What you will do: Go through the data and copy every line in which "chip" appears.

(Dataset entries)
>>>>
Design isc_cpu_top, start of the top module:
module isc_cpu_top
(
     clk_i
    ,rst_i
    ,rst_rom_i
    ,mode_sel_i
    ,en_w_rom_i
    ,w_rom_addr_i
    ,w_rom_data_i
    ,instruction_i
    ,reg_watcher_o
    ,pc_o
    ,wb_en_o
    ,wb_addr_1_o
    ,wb_data_1_o
    ,wb_addr_2_o
    ,wb_data_2_o
);
    input clk_i;
    input rst_i;
    input rst_rom_i;
    input mode_sel_i;
    input en_w_rom_i;
    input [15:0] w_rom_addr_i;
    input [31:0] w_rom_data_i;
    input [31:0] instruction_i;
    output [7:0] reg_watcher_o;
    output [15:0] pc_o;
    output wb_en_o;
    output [4:0] wb_addr_1_o;
    output [7:0] wb_data_1_o;
    output [4:0] wb_addr_2_o;
    output [7:0] wb_data_2_o;
wire [15:0] pc_s30;
wire [1:0] pc_sgin_s12;
wire [1:0] pc_sgin_s23;
wire [31:0] rom_inst_s12;
wire [31:0] inst_s12;
wire [7:0] alu_s12;
wire [1:0] reg_s12;
wire imm_s12;
wire mem_s12;
wire [4:0] r_reg_addr_1_s12;
wire [4:0] r_reg_addr_2_s12;
wire [4:0] r_reg_addr_3_s12;
  ...
For scale: about 10000 cells after synthesis, about 1600 flip-flops, roughly 90000 sq um of cells after synthesis.
==> flow/config.mk <==
export PLATFORM = sky130hd
export DESIGN_NAME = isc_cpu_top
export DESIGN_NICKNAME = isc_cpu_top
export VERILOG_FILES = /design/flow/design.v
export SDC_FILE = /design/flow/constraint.sdc
export NUM_CORES = 4
export LEC_CHECK = 0
export ABC_AREA = 1
export CAP_MARGIN = 10
export CORE_ASPECT_RATIO = 1.34
export CORE_MARGIN = 2
export CORE_UTILIZATION = 72
export CTS_CLUSTER_SIZE = 99
export PLACE_DENSITY = 0.6
export SETUP_SLACK_MARGIN = 1.59
export SLEW_MARGIN = 20
==> flow/constraint.sdc <==
create_clock -name core_clock -period 19.2 [get_ports {clk_i}]
set_input_delay 3.8400 -clock core_clock [delete_from_list [all_inputs] [get_ports {clk_i}]]
set_output_delay 3.8400 -clock core_clock [all_outputs]
set_load 0.01 [all_outputs]
run.sh (not shown) runs the stock make flow with config.mk's settings and CLKGATE_MAP_FILE=.
The first run failed in global routing (5_1_grt) on ODB-0269.
==> next run, changes <==
Settings changed: ABC_AREA 1 to unset, CAP_MARGIN 10 to 20, CORE_ASPECT_RATIO 1.34 to unset, CTS_CLUSTER_DIAMETER set to 26, CTS_CLUSTER_SIZE 99 to 49, PLACE_DENSITY 0.6 to 0.64, SETUP_SLACK_MARGIN 1.59 to 4.56.
Clock period 19.2 ns to 19.9 ns, I/O delays scaled along.
Outcome:
- The changed run aborted during global routing (5_1_grt) on ODB-0269
- synthesized cell count decreases by 23%
- area after synthesis rose by 2.4%
- die size climbs by 2.3%
==> next run, changes <==
Settings changed: CTS_CLUSTER_DIAMETER 26 to 262, CTS_CLUSTER_SIZE 49 to 14, PLACE_DENSITY 0.64 to unset, PLACE_DENSITY_LB_ADDON set to 0.19, SETUP_SLACK_MARGIN 4.56 to 1.4.
Clock period 19.9 ns to 9.13 ns, I/O delays scaled along.
Effect: The changed run produced a layout that fails on setup timing; die size stays the same; synthesized area stays the same; synthesized cell count is unchanged.
==> next run, changes <==
Settings changed: CORE_UTILIZATION 72 to 40, CTS_CLUSTER_DIAMETER 262 to unset, CTS_CLUSTER_SIZE 14 to unset, PLACE_DENSITY set to 0.6, PLACE_DENSITY_LB_ADDON 0.19 to unset, SETUP_SLACK_MARGIN 1.4 to unset.
Clock period 9.13 ns to 49.9 ns, I/O delays scaled along.
The changed run went through all stages and came out clean.
Cell count climbs by roughly a tenth.
Global-route usage came out lower by 26 points.
Non-clock buffer count drops by 536.
Synthesized cell count stays the same.
Critical path depth is lower by 7.
Hold slack got worse by 38 ps.
Wire length decreases by roughly a tenth.

========
isc_cpu_top again, from the RTL that the note above started with.
==> flow/design.v (excerpt) <==
module isc_cpu_top
(
     clk_i
    ,rst_i
    ,rst_rom_i
    ,mode_sel_i
    ,en_w_rom_i
    ,w_rom_addr_i
    ,w_rom_data_i
    ,instruction_i
    ,reg_watcher_o
    ,pc_o
    ,wb_en_o
    ,wb_addr_1_o
    ,wb_data_1_o
    ,wb_addr_2_o
    ,wb_data_2_o
);
    input clk_i;
    input rst_i;
    input rst_rom_i;
    input mode_sel_i;
    input en_w_rom_i;
    input [15:0] w_rom_addr_i;
    input [31:0] w_rom_data_i;
    input [31:0] instruction_i;
    output [7:0] reg_watcher_o;
    output [15:0] pc_o;
    output wb_en_o;
    output [4:0] wb_addr_1_o;
    output [7:0] wb_data_1_o;
    output [4:0] wb_addr_2_o;
    output [7:0] wb_data_2_o;
wire [15:0] pc_s30;
wire [1:0] pc_sgin_s12;
wire [1:0] pc_sgin_s23;
wire [31:0] rom_inst_s12;
wire [31:0] inst_s12;
wire [7:0] alu_s12;
wire [1:0] reg_s12;
wire imm_s12;
wire mem_s12;
wire [4:0] r_reg_addr_1_s12;
wire [4:0] r_reg_addr_2_s12;
wire [4:0] r_reg_addr_3_s12;
wire [4:0] r_reg_addr_4_s12;
wire [15:0] r_ram_addr_s12;
wire [7:0] imm_data_1_s12;
wire [7:0] imm_data_2_s12;
wire [7:0] npu_ram_addr_s12;
wire [4:0] npu_w_reg_addr_s12;
wire [7:0] alu_s23;
wire [1:0] reg_s23;
wire imm_s23;
wire mem_s23;
wire [4:0] r_reg_addr_1_s23;
wire [4:0] r_reg_addr_2_s23;
wire [4:0] r_reg_addr_3_s23;
wire [4:0] r_reg_addr_4_s23;
wire [15:0] r_ram_addr_s23;
wire [7:0] imm_data_1_s23;
wire [7:0] imm_data_2_s23;
wire [7:0] npu_ram_addr_s23;
wire [4:0] npu_w_reg_addr_s23;
wire [7:0] r_reg_data_1;
wire [7:0] r_reg_data_2;
wire [7:0] r_reg_data_3;
wire [7:0] r_reg_data_4;
wire [7:0] r_ram_data;
wire en_w_reg;
wire en_w_ram;
wire [7:0] w_ram_data;
wire [15:0] w_ram_addr;
wire [7:0] w_reg_data_1;
wire [7:0] w_reg_data_2;
wire [4:0] w_reg_addr_1;
wire [4:0] w_reg_addr_2;
rom rom(
     .clk_i(clk_i)
    ,.rst_i(rst_rom_i)
    ,.pc_i(pc_s30)
    ,.w_rom_data_i(w_rom_data_i)
    ,.w_rom_addr_i(w_rom_addr_i)
    ,.en_w_rom_i(en_w_rom_i)
    ,.inst_o(rom_inst_s12)
);
inst_mode inst_mode(
     .clk_i(clk_i)
    ,.rst_i(rst_i)
    ,.mode_sel_i(mode_sel_i)
    ,.imm_inst_i(instruction_i)
    ,.rom_inst_i(rom_inst_s12)
    ,.inst_o(inst_s12)
);
decode decode(
     .inst_i(inst_s12)
    ,.alu_o(alu_s12)
    ,.pc_o(pc_sgin_s12)
    ,.reg_o(reg_s12)
    ,.imm_o(imm_s12)
    ,.mem_o(mem_s12)
    ,.reg_addr_1_o(r_reg_addr_1_s12)
    ,.reg_addr_2_o(r_reg_addr_2_s12)
  ...
clock: 21.2 ns
lec_check: 0
cap_margin: 20
cell_pad_in_sites_detail_placement: 1
cell_pad_in_sites_global_placement: 0
core_aspect_ratio: 0.9
core_margin: 6
core_utilization: 67
cts_cluster_diameter: 98
cts_cluster_size: 47
gpl_routability_driven: 0
place_density: 0.5
setup_slack_margin: 2.99
slew_margin: 20
tns_end_percent: 45
The baseline never finished: it broke off in 5_1_grt.
Rerun with:
- CELL_PAD_IN_SITES_DETAIL_PLACEMENT: 1 -> not set
- CELL_PAD_IN_SITES_GLOBAL_PLACEMENT: 0 -> not set
- CORE_ASPECT_RATIO: 0.9 -> not set
- CORE_MARGIN: 6 -> 2
- CORE_UTILIZATION: 67 -> 62
- CTS_CLUSTER_DIAMETER: 98 -> not set
- CTS_CLUSTER_SIZE: 47 -> not set
- GPL_ROUTABILITY_DRIVEN: 0 -> not set
- PLACE_DENSITY: 0.5 -> 0.6
- SETUP_SLACK_MARGIN: 2.99 -> not set
- TNS_END_PERCENT: 45 -> not set
- clock period: 21.2 -> 34.3 ns (I/O delays scaled with it)
After rerunning: The changed run completed with no timing, DRC or antenna violations; die size goes up by 3.5%; area after synthesis is unchanged; synthesized cell count is unchanged.

========
## main
Starting RTL as in the previous note.
Settings: LEC_CHECK=0, ABC_AREA=1, CAP_MARGIN=10, CELL_PAD_IN_SITES_DETAIL_PLACEMENT=2, CORE_MARGIN=7, CORE_UTILIZATION=60, CTS_CLUSTER_DIAMETER=70, CTS_CLUSTER_SIZE=94, GPL_ROUTABILITY_DRIVEN=1, GPL_TIMING_DRIVEN=1, MIN_ROUTING_LAYER=met2, PLACE_DENSITY_LB_ADDON=0.23, SLEW_MARGIN=20; clock period 46.2 ns.
The flow ended early for main: it failed with a tool error in detailed placement.
Setup changes, main to the feature branch
- MIN_ROUTING_LAYER: met2 -> unset
- GPL_ROUTABILITY_DRIVEN: 1 -> unset
- CTS_CLUSTER_DIAMETER: 70 -> unset
- MAX_ROUTING_LAYER: unset -> met4
- CORE_MARGIN: 7 -> 2
- TNS_END_PERCENT: unset -> 5
- ABC_AREA: 1 -> unset
- SETUP_SLACK_MARGIN: unset -> 5.0
- PLACE_DENSITY_LB_ADDON: 0.23 -> unset
- CORE_UTILIZATION: 60 -> 72
- GPL_TIMING_DRIVEN: 1 -> unset
- CTS_CLUSTER_SIZE: 94 -> unset
- CELL_PAD_IN_SITES_DETAIL_PLACEMENT: 2 -> unset
- PLACE_DENSITY: unset -> 0.6
- CAP_MARGIN: 10 -> 20
- the clock period (ns, I/O delays scaled along): 46.2 -> 19.1
- The final report for the feature branch shows a completed flow and a layout that fails verification, specifically setup timing.
- Compared with main, in the feature branch chip area in the Yosys report grew by about 2.4%; total die size shrank by about 19%; multiplexer share of the synthesized area grew by 13 points.

========
== oak ==
isc_cpu_top again, from the RTL that the note above started with.
clock: 37.4 ns
lec_check: 0
abc_area: 0
cap_margin: 0
cell_pad_in_sites_global_placement: 0
core_margin: 2
core_utilization: 65
min_routing_layer: met1
place_density_lb_addon: 0.04
setup_slack_margin: -1.87
slew_margin: 20
Changes in pine relative to oak:
Settings: swapping -1.87 for 3.21 in SETUP_SLACK_MARGIN; putting MAX_ROUTING_LAYER at met4 where nothing was set; swapping 65 for 71 in CORE_UTILIZATION; putting CTS_CLUSTER_SIZE at 63 where nothing was set; putting CTS_CLUSTER_DIAMETER at 274 where nothing was set; swapping 0 for 1 in ABC_AREA; putting TNS_END_PERCENT at 5 where nothing was set; swapping 37.4 for 23.6 in the clock period (ns, I/O delays scaled along).
- pine did not run to completion, as it errored out during global routing.
- | Yosys chip area | higher: oak |
- Relative to oak, the mux share of post-synthesis cell area of pine is lower by 13 points.
- Compared with oak, in pine I/O pin total flat, share of synthesized cell area in and, or, nand and nor gates up 2.1 points, total setup buffers inserted after CTS up 190, count of different cell masters after synthesis down 21, synthesized cell count up 2333.
- From oak to pine the numbers moved as follows: total clock buffers created by CTS went down, number of synthesized flops with an enable pin essentially unchanged, die extent in y lower.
<<<<
Exercise output:
- Compared with main, in the feature branch chip area in the Yosys report grew by about 2.4%; total die size shrank by about 19%; multiplexer share of the synthesized area grew by 13 points.
- | Yosys chip area | higher: oak |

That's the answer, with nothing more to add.